Language

A letter to the media barons of the Americas

Al writes:

Telesur, the Latin America-wide TV station that is scheduled to begin broadcasting on July 24 with start-up funds from the governments of Argentina, Venezuela, Uruguay and Cuba, is already worrying the anti-democracy crowd in the region, including Human Rights Watch "Americas Director" José Miguel Vivanco.

According to today's Chicago Tribune, Vivanco is calling upon a higher power -- God herself! -- to help him in his battle to discredit a TV station that he has never even watched.

This same kind of Orwellian thinking is now being used as the philosophical framework for pulling the funding rug out from under public broadcasting in the USA. These anti-free-speech thinkers contend, in a hypocritical supposed purism, that the government should have no role in funding mass media, that the “invisible hand of the market” must be the only force at play in free speech.

That archaic rhetoric is dead. First, the public airwaves are just that, and why shouldn’t the people have access to those airwaves through the people’s democracy? That is a basic tenet of the “free marketplace of ideas.” What Vivanco and his lot are really advocating is protection of the exclusive power of a wealthy elite to thrust “their marketplace of ideas” upon the people.
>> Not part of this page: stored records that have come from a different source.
`config.mk`:
```
export PLATFORM = sky130hd
export DESIGN_NAME = kernel_cu_top
export DESIGN_NICKNAME = d
export VERILOG_FILES = /design/src/source/kernel_cu_pkg.sv /design/src/source/sync_fifo.sv /design/src/source/request_arbiter.sv /design/src/source/response_router.sv /design/src/source/cu_setup.sv /design/src/source/vertex_degree_reduce.sv /design/src/source/completion_control.sv /design/src/source/kernel_cu_top.sv
export SDC_FILE = /design/constraint.sdc
export NUM_CORES = 1
export LEC_CHECK = 0
export ABC_AREA = 1
export BUFFER_PORTS_ARGS = -buffer_cell sky130_fd_sc_hd__buf_2
export CORE_MARGIN = 1
export CORE_UTILIZATION = 55
export CTS_BUF_LIST = sky130_fd_sc_hd__clkbuf_16
export CTS_CLUSTER_DIAMETER = 60
export CTS_CLUSTER_SIZE = 8
export DETAILED_ROUTE_END_ITERATION = 12
export HOLD_SLACK_MARGIN = 0.02
export PLACE_DENSITY = 0.72
export SLEW_MARGIN = 10
export SYNTH_ARGS = -nofsm -noshare
export SYNTH_HDL_FRONTEND = slang
export SYNTH_SLANG_ARGS = --single-unit
```
`constraint.sdc`:
```
create_clock -name ap_clk -period 8.9 [get_ports ap_clk]
set_input_delay 0.89 -clock ap_clk [delete_from_list [all_inputs] [get_ports ap_clk]]
set_output_delay 0.89 -clock ap_clk [all_outputs]
set_load 0.01 [all_outputs]
```
`src/source/kernel_cu_pkg.sv`:
```
/* Graph compute unit shared definitions */

package kernel_cu_pkg;

  // ----------------------------------------
  // Memory port widths
  // ----------------------------------------
  localparam int ADDR_W = 16;
  localparam int DATA_W = 32;
  localparam int SUM_W  = 32;

  // Requestors sharing the memory port
  localparam int NUM_REQUESTORS = 2;
  localparam int ID_W           = 1;
  localparam int ID_SETUP       = 0;
  localparam int ID_REDUCE      = 1;

  // ----------------------------------------
  // Configuration block layout
  // ----------------------------------------
  localparam int CFG_WORDS        = 2;
  localparam int CFG_VERTEX_BASE  = 0;
  localparam int CFG_VERTEX_COUNT = 1;

  // Read request as held in the request FIFO
  typedef struct packed {
    logic [ADDR_W-1:0] addr;
    logic [ID_W-1:0]   id;
  } mem_request_t;

  // Read response tagged with its requestor
  typedef struct packed {
    logic [DATA_W-1:0] data;
    logic [ID_W-1:0]   id;
  } mem_response_t;

endpackage : kernel_cu_pkg

```
`src/source/sync_fifo.sv`:
```
/* Synchronous FIFO */

`timescale 1ns/100ps

module sync_fifo #(
  parameter type payload_t  = logic,
  parameter int  FIFO_DEPTH = 8
) (
  input  logic     ap_clk,
  input  logic     areset_control,
  input  logic     wr_en,
  input  payload_t wr_data,
  input  logic     rd_en,
  output payload_t rd_data,
  output logic     empty,
  output logic     prog_full
);

  localparam int PTR_W = (FIFO_DEPTH > 1) ? $clog2(FIFO_DEPTH) : 1;
  localparam int CNT_W = $clog2(FIFO_DEPTH + 1);

  payload_t         mem [FIFO_DEPTH];
  logic [PTR_W-1:0] wr_ptr;
  logic [PTR_W-1:0] rd_ptr;
  logic [CNT_W-1:0] count;
  logic             do_wr;
  logic             do_rd;
  logic             full;

  assign full      = (count == CNT_W'(FIFO_DEPTH));
  assign empty     = (count == '0);
  // Two entries of headroom for requests already granted
  assign prog_full = (count >= CNT_W'(FIFO_DEPTH - 2));
  // Writes to a full or reads from an empty FIFO are dropped
  assign do_wr     = wr_en & ~full;
  assign do_rd     = rd_en & ~empty;
  // Head entry is visible before the pop
  assign rd_data   = mem[rd_ptr];

  // ----------------------------------------
  // Pointers and occupancy
  // ----------------------------------------
  always_ff @(posedge ap_clk) begin
    if (areset_control) begin
      wr_ptr <= '0;
      rd_ptr <= '0;
      count  <= '0;
    end else begin
      if (do_wr) begin
        wr_ptr <= (wr_ptr == PTR_W'(FIFO_DEPTH - 1)) ? '0 : wr_ptr + 1'b1;
      end
      if (do_rd) begin
        rd_ptr <= (rd_ptr == PTR_W'(FIFO_DEPTH - 1)) ? '0 : rd_ptr + 1'b1;
      end
      count <= count + CNT_W'(do_wr) - CNT_W'(do_rd);
    end
  end

  // Storage array
  always_ff @(posedge ap_clk) begin
    if (do_wr) begin
      mem[wr_ptr] <= wr_data;
    end
  end

endmodule : sync_fifo

```
`src/source/request_arbiter.sv`:
```
/* Round-robin request arbiter */

`timescale 1ns/100ps

module request_arbiter import kernel_cu_pkg::*; #(
  parameter int FIFO_DEPTH = 8
) (
  input  logic                      ap_clk,
  input  logic                      areset_control,
  input  logic [NUM_REQUESTORS-1:0] req_valid,
  input  logic [ADDR_W-1:0]         req_addr [NUM_REQUESTORS],
  input  logic                      mem_stall,
  output logic [NUM_REQUESTORS-1:0] req_grant,
  output logic                      mem_req_valid,
  output mem_request_t              mem_req,
  output logic                      empty
);

  logic [ID_W-1:0] rr_ptr;
  logic [ID_W-1:0] scan_id;
  logic [ID_W-1:0] grant_id;
  logic            found;
  logic            prog_full;
  logic            fifo_wr;
  logic            fifo_pop;
  mem_request_t    wr_req;

  // ----------------------------------------
  // Pick first waiting engine from rr_ptr
  // ----------------------------------------
  always_comb begin
    found    = 1'b0;
    grant_id = rr_ptr;
    scan_id  = rr_ptr;
    for (int k = 0; k < NUM_REQUESTORS; k++) begin
      scan_id = ID_W'((int'(rr_ptr) + k) % NUM_REQUESTORS);
      if (!found && req_valid[scan_id]) begin
        found    = 1'b1;
        grant_id = scan_id;
      end
    end
  end

  // No grant once the FIFO is nearly full, engines keep holding
  assign fifo_wr = found & ~prog_full;

  // One-hot grant pulse back to the winner
  always_comb begin
    req_grant           = '0;
    req_grant[grant_id] = fifo_wr;
  end

  // Tag the granted address with its requestor ID
  assign wr_req = '{addr: req_addr[grant_id], id: grant_id};

  // Memory side drains unless stalled
  assign fifo_pop      = ~mem_stall & ~empty;
  assign mem_req_valid = fifo_pop;

  // Winner drops to lowest priority
  always_ff @(posedge ap_clk) begin
    if (areset_control) begin
      rr_ptr <= '0;
    end else if (fifo_wr) begin
      rr_ptr <= ID_W'((int'(grant_id) + 1) % NUM_REQUESTORS);
    end
  end

  sync_fifo #(
    .payload_t (mem_request_t),
    .FIFO_DEPTH(FIFO_DEPTH   )
  ) inst_request_fifo (
    .ap_clk        (ap_clk        ),
    .areset_control(areset_control),
    .wr_en         (fifo_wr       ),
    .wr_data       (wr_req        ),
    .rd_en         (fifo_pop      ),
    .rd_data       (mem_req       ),
    .empty         (empty         ),
    .prog_full     (prog_full     )
  );

endmodule : request_arbiter

```
`src/source/response_router.sv`:
```
/* Response router */

`timescale 1ns/100ps

module response_router import kernel_cu_pkg::*; #(
  parameter int FIFO_DEPTH = 8
) (
  input  logic                      ap_clk,
  input  logic                      areset_control,
  input  logic                      mem_resp_valid,
  input  mem_response_t             mem_resp,
  output logic [NUM_REQUESTORS-1:0] resp_valid,
  output logic [DATA_W-1:0]         resp_data,
  output logic                      empty
);

  mem_response_t head;
  logic          fifo_pop;

  // Engines always accept, so drain one entry every cycle
  assign fifo_pop  = ~empty;
  assign resp_data = head.data;

  // ----------------------------------------
  // Steer the pop to the tagged engine
  // ----------------------------------------
  always_comb begin
    for (int i = 0; i < NUM_REQUESTORS; i++) begin
      resp_valid[i] = fifo_pop & (head.id == ID_W'(i));
    end
  end

  sync_fifo #(
    .payload_t (mem_response_t),
    .FIFO_DEPTH(FIFO_DEPTH    )
  ) inst_response_fifo (
    .ap_clk        (ap_clk        ),
    .areset_control(areset_control),
    .wr_en         (mem_resp_valid),
    .wr_data       (mem_resp      ),
    .rd_en         (fifo_pop      ),
    .rd_data       (head          ),
    .empty         (empty         ),
    // Drained every cycle so occupancy stays at one or below
    .prog_full     (              )
  );

endmodule : response_router

```
`src/source/cu_setup.sv`:
```
/* Configuration setup engine */

`timescale 1ns/100ps

module cu_setup import kernel_cu_pkg::*; (
  input  logic              ap_clk,
  input  logic              areset_control,
  input  logic              descriptor_valid,
  input  logic [ADDR_W-1:0] config_base,
  input  logic              resp_valid,
  input  logic [DATA_W-1:0] resp_data,
  input  logic              req_grant,
  input  logic              flush,
  output logic              req_valid,
  output logic [ADDR_W-1:0] req_addr,
  output logic [ADDR_W-1:0] vertex_base,
  output logic [DATA_W-1:0] vertex_count,
  output logic              config_valid,
  output logic              done
);

  localparam int CNT_W = $clog2(CFG_WORDS + 1);

  typedef enum logic [2:0] {
    SETUP_IDLE,
    SETUP_REQUEST,
    SETUP_WAIT,
    SETUP_CONFIGURED,
    SETUP_DONE
  } setup_state_t;

  setup_state_t      state;
  logic [ADDR_W-1:0] base_reg;
  logic [CNT_W-1:0]  req_cnt;
  logic [CNT_W-1:0]  resp_cnt;

  // Config words are read at consecutive addresses
  assign req_valid = (state == SETUP_REQUEST);
  assign req_addr  = base_reg + ADDR_W'(req_cnt);
  assign done      = (state == SETUP_DONE);

  // ----------------------------------------
  // Setup FSM
  // ----------------------------------------
  always_ff @(posedge ap_clk) begin
    if (areset_control) begin
      state        <= SETUP_IDLE;
      req_cnt      <= '0;
      resp_cnt     <= '0;
      config_valid <= 1'b0;
    end else begin
      config_valid <= 1'b0;
      // Responses may overlap the request phase
      if (resp_valid) begin
        resp_cnt <= resp_cnt + 1'b1;
      end
      case (state)
        SETUP_IDLE: begin
          if (descriptor_valid) begin
            state    <= SETUP_REQUEST;
            req_cnt  <= '0;
            resp_cnt <= '0;
          end
        end
        SETUP_REQUEST: begin
          if (req_grant) begin
            req_cnt <= req_cnt + 1'b1;
            if (req_cnt == CNT_W'(CFG_WORDS - 1)) begin
              state <= SETUP_WAIT;
            end
          end
        end
        SETUP_WAIT: begin
          if (resp_cnt == CNT_W'(CFG_WORDS)) begin
            state        <= SETUP_CONFIGURED;
            config_valid <= 1'b1;
          end
        end
        // Held until the reduction has drained
        SETUP_CONFIGURED: begin
          if (flush) begin
            state <= SETUP_DONE;
          end
        end
        default: begin
          state <= SETUP_DONE;
        end
      endcase
    end
  end

  // Latch descriptor base and returned config words
  always_ff @(posedge ap_clk) begin
    if (state == SETUP_IDLE && descriptor_valid) begin
      base_reg <= config_base;
    end
    if (resp_valid && resp_cnt == CNT_W'(CFG_VERTEX_BASE)) begin
      vertex_base <= resp_data[ADDR_W-1:0];
    end
    if (resp_valid && resp_cnt == CNT_W'(CFG_VERTEX_COUNT)) begin
      vertex_count <= resp_data;
    end
  end

endmodule : cu_setup

```
`src/source/vertex_degree_reduce.sv`:
```
/* Vertex degree reduction engine */

`timescale 1ns/100ps

module vertex_degree_reduce import kernel_cu_pkg::*; (
  input  logic              ap_clk,
  input  logic              areset_control,
  input  logic              config_valid,
  input  logic [ADDR_W-1:0] vertex_base,
  input  logic [DATA_W-1:0] vertex_count,
  input  logic              req_grant,
  input  logic              resp_valid,
  input  logic [DATA_W-1:0] resp_data,
  output logic              req_valid,
  output logic [ADDR_W-1:0] req_addr,
  output logic [SUM_W-1:0]  degree_sum,
  output logic              done
);

  typedef enum logic [1:0] {
    REDUCE_IDLE,
    REDUCE_RUN,
    REDUCE_DONE
  } reduce_state_t;

  reduce_state_t     state;
  logic [ADDR_W-1:0] base_reg;
  logic [DATA_W-1:0] count_reg;
  logic [DATA_W-1:0] issue_cnt;
  logic [DATA_W-1:0] recv_cnt;

  // Next degree word to fetch
  assign req_addr = base_reg + issue_cnt[ADDR_W-1:0];
  assign done     = (state == REDUCE_DONE);

  // ----------------------------------------
  // Issue, count and accumulate
  // ----------------------------------------
  always_ff @(posedge ap_clk) begin
    if (areset_control) begin
      state      <= REDUCE_IDLE;
      req_valid  <= 1'b0;
      issue_cnt  <= '0;
      recv_cnt   <= '0;
      degree_sum <= '0;
    end else begin
      case (state)
        REDUCE_IDLE: begin
          if (config_valid) begin
            issue_cnt  <= '0;
            recv_cnt   <= '0;
            degree_sum <= '0;
            // Empty vertex set finishes at once
            if (vertex_count == '0) begin
              state <= REDUCE_DONE;
            end else begin
              state     <= REDUCE_RUN;
              req_valid <= 1'b1;
            end
          end
        end
        REDUCE_RUN: begin
          if (req_valid && req_grant) begin
            issue_cnt <= issue_cnt + 1'b1;
            if (issue_cnt == count_reg - 1'b1) begin
              req_valid <= 1'b0;
            end
          end
          if (resp_valid) begin
            recv_cnt   <= recv_cnt + 1'b1;
            degree_sum <= degree_sum + SUM_W'(resp_data);
          end
          // All responses in
          if (recv_cnt == count_reg) begin
            state <= REDUCE_DONE;
          end
        end
        default: begin
          state <= REDUCE_DONE;
        end
      endcase
    end
  end

  // Configuration captured with its strobe
  always_ff @(posedge ap_clk) begin
    if (config_valid) begin
      base_reg  <= vertex_base;
      count_reg <= vertex_count;
    end
  end

endmodule : vertex_degree_reduce

```
`src/source/completion_control.sv`:
```
/* Completion hold chains */

`timescale 1ns/100ps

module completion_control #(
  parameter int PULSE_HOLD = 4
) (
  input  logic ap_clk,
  input  logic areset_control,
  input  logic reduce_done,
  input  logic setup_done,
  input  logic fifo_empty,
  output logic flush,
  output logic done_out
);

  // Chain 0 qualifies reduce done, chain 1 setup done
  logic [1:0]            chain_in;
  logic [PULSE_HOLD-1:0] hold [2];
  logic                  fifo_empty_reg;

  assign chain_in = {setup_done, reduce_done};

  // ----------------------------------------
  // Done must hold with empty FIFOs
  // ----------------------------------------
  always_ff @(posedge ap_clk) begin
    if (areset_control) begin
      fifo_empty_reg <= 1'b1;
      hold[0]        <= '0;
      hold[1]        <= '0;
      flush          <= 1'b0;
      done_out       <= 1'b0;
    end else begin
      fifo_empty_reg <= fifo_empty;
      for (int c = 0; c < 2; c++) begin
        hold[c] <= {hold[c][PULSE_HOLD-2:0], chain_in[c] & fifo_empty_reg};
      end
      flush    <= &hold[0];
      // Sticky until reset
      done_out <= done_out | (&hold[1]);
    end
  end

endmodule : completion_control

```
`src/source/kernel_cu_top.sv`:
```
/* Graph compute unit top */

`timescale 1ns/100ps

module kernel_cu_top import kernel_cu_pkg::*; #(
  parameter int FIFO_DEPTH = 8,
  parameter int PULSE_HOLD = 4
) (
  input  logic              ap_clk,
  input  logic              areset_control,
  input  logic              descriptor_valid,
  input  logic [ADDR_W-1:0] config_base,
  input  logic              mem_stall,
  input  logic              mem_resp_valid,
  input  logic [DATA_W-1:0] mem_resp_data,
  input  logic [ID_W-1:0]   mem_resp_id,
  output logic              mem_req_valid,
  output logic [ADDR_W-1:0] mem_req_addr,
  output logic [ID_W-1:0]   mem_req_id,
  output logic [SUM_W-1:0]  degree_sum,
  output logic              done_out
);

  // Per-block reset copies
  logic areset_top;
  logic areset_arbiter;
  logic areset_router;
  logic areset_setup;
  logic areset_reduce;
  logic areset_completion;

  // Descriptor pipeline
  logic              descriptor_valid_reg;
  logic              setup_descriptor_valid;
  logic [ADDR_W-1:0] config_base_reg;
  logic [ADDR_W-1:0] setup_config_base;

  // Engine request and response lanes
  logic [NUM_REQUESTORS-1:0] eng_req_valid;
  logic [ADDR_W-1:0]         eng_req_addr [NUM_REQUESTORS];
  logic [NUM_REQUESTORS-1:0] eng_req_grant;
  logic [NUM_REQUESTORS-1:0] eng_resp_valid;
  logic [DATA_W-1:0]         eng_resp_data;

  // Memory boundary
  logic          arb_req_valid;
  mem_request_t  arb_req;
  logic          resp_in_valid;
  mem_response_t resp_in;

  // Setup to reduce and completion
  logic [ADDR_W-1:0] vertex_base;
  logic [DATA_W-1:0] vertex_count;
  logic              config_valid;
  logic              setup_done;
  logic              reduce_done;
  logic              flush;
  logic              arb_empty;
  logic              router_empty;
  logic              fifo_empty;

  // ----------------------------------------
  // Reset fan-out
  // ----------------------------------------
  always_ff @(posedge ap_clk) begin
    areset_top        <= areset_control;
    areset_arbiter    <= areset_control;
    areset_router     <= areset_control;
    areset_setup      <= areset_control;
    areset_reduce     <= areset_control;
    areset_completion <= areset_control;
  end

  // ----------------------------------------
  // Descriptor and memory port registers
  // ----------------------------------------
  always_ff @(posedge ap_clk) begin
    if (areset_top) begin
      descriptor_valid_reg   <= 1'b0;
      setup_descriptor_valid <= 1'b0;
      mem_req_valid          <= 1'b0;
      resp_in_valid          <= 1'b0;
    end else begin
      descriptor_valid_reg   <= descriptor_valid;
      setup_descriptor_valid <= descriptor_valid_reg;
      mem_req_valid          <= arb_req_valid;
      resp_in_valid          <= mem_resp_valid;
    end
  end

  // Payload stages
  always_ff @(posedge ap_clk) begin
    config_base_reg   <= config_base;
    setup_config_base <= config_base_reg;
    mem_req_addr      <= arb_req.addr;
    mem_req_id        <= arb_req.id;
    resp_in           <= '{data: mem_resp_data, id: mem_resp_id};
  end

  // Both shared FIFOs drained
  assign fifo_empty = arb_empty & router_empty;

  request_arbiter #(
    .FIFO_DEPTH(FIFO_DEPTH)
  ) inst_request_arbiter (
    .ap_clk        (ap_clk        ),
    .areset_control(areset_arbiter),
    .req_valid     (eng_req_valid ),
    .req_addr      (eng_req_addr  ),
    .mem_stall     (mem_stall     ),
    .req_grant     (eng_req_grant ),
    .mem_req_valid (arb_req_valid ),
    .mem_req       (arb_req       ),
    .empty         (arb_empty     )
  );

  response_router #(
    .FIFO_DEPTH(FIFO_DEPTH)
  ) inst_response_router (
    .ap_clk        (ap_clk        ),
    .areset_control(areset_router ),
    .mem_resp_valid(resp_in_valid ),
    .mem_resp      (resp_in       ),
    .resp_valid    (eng_resp_valid),
    .resp_data     (eng_resp_data ),
    .empty         (router_empty  )
  );

  cu_setup inst_cu_setup (
    .ap_clk          (ap_clk                  ),
    .areset_control  (areset_setup            ),
    .descriptor_valid(setup_descriptor_valid  ),
    .config_base     (setup_config_base       ),
    .resp_valid      (eng_resp_valid[ID_SETUP]),
    .resp_data       (eng_resp_data           ),
    .req_grant       (eng_req_grant[ID_SETUP] ),
    .flush           (flush                   ),
    .req_valid       (eng_req_valid[ID_SETUP] ),
    .req_addr        (eng_req_addr[ID_SETUP]  ),
    .vertex_base     (vertex_base             ),
    .vertex_count    (vertex_count            ),
    .config_valid    (config_valid            ),
    .done            (setup_done              )
  );

  vertex_degree_reduce inst_vertex_degree_reduce (
    .ap_clk        (ap_clk                   ),
    .areset_control(areset_reduce            ),
    .config_valid  (config_valid             ),
    .vertex_base   (vertex_base              ),
    .vertex_count  (vertex_count             ),
    .req_grant     (eng_req_grant[ID_REDUCE] ),
    .resp_valid    (eng_resp_valid[ID_REDUCE]),
    .resp_data     (eng_resp_data            ),
    .req_valid     (eng_req_valid[ID_REDUCE] ),
    .req_addr      (eng_req_addr[ID_REDUCE]  ),
    .degree_sum    (degree_sum               ),
    .done          (reduce_done              )
  );

  completion_control #(
    .PULSE_HOLD(PULSE_HOLD)
  ) inst_completion_control (
    .ap_clk        (ap_clk           ),
    .areset_control(areset_completion),
    .reduce_done   (reduce_done      ),
    .setup_done    (setup_done       ),
    .fifo_empty    (fifo_empty       ),
    .flush         (flush            ),
    .done_out      (done_out         )
  );

endmodule : kernel_cu_top

```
To them I say, “Move over!” The people are now speaking.

Not only is the view advanced by the “Human Rights Watch” Americas director decidedly undemocratic and in violation of the people’s human right to free speech, it also is decidedly unconstitutional, if our own U.S. Constitution is used as a barometer.

Not only did the founding fathers of the USA frame into perpetuity the freedom of the press through the First Amendment, they also established firmly the people’s right to maintain the infrastructure of a democratic mass media within the original language of the Constitution itself.

U.S. Constitution

We the People of the United States, in Order to form a more perfect Union, establish Justice, insure domestic Tranquility, provide for the common defense, promote the general Welfare, and secure the Blessings of Liberty to ourselves and our Posterity, do ordain and establish this Constitution for the United States of America.

Section. 8.

Clause 7: The Congress shall have the power to establish Post Offices and Post Roads.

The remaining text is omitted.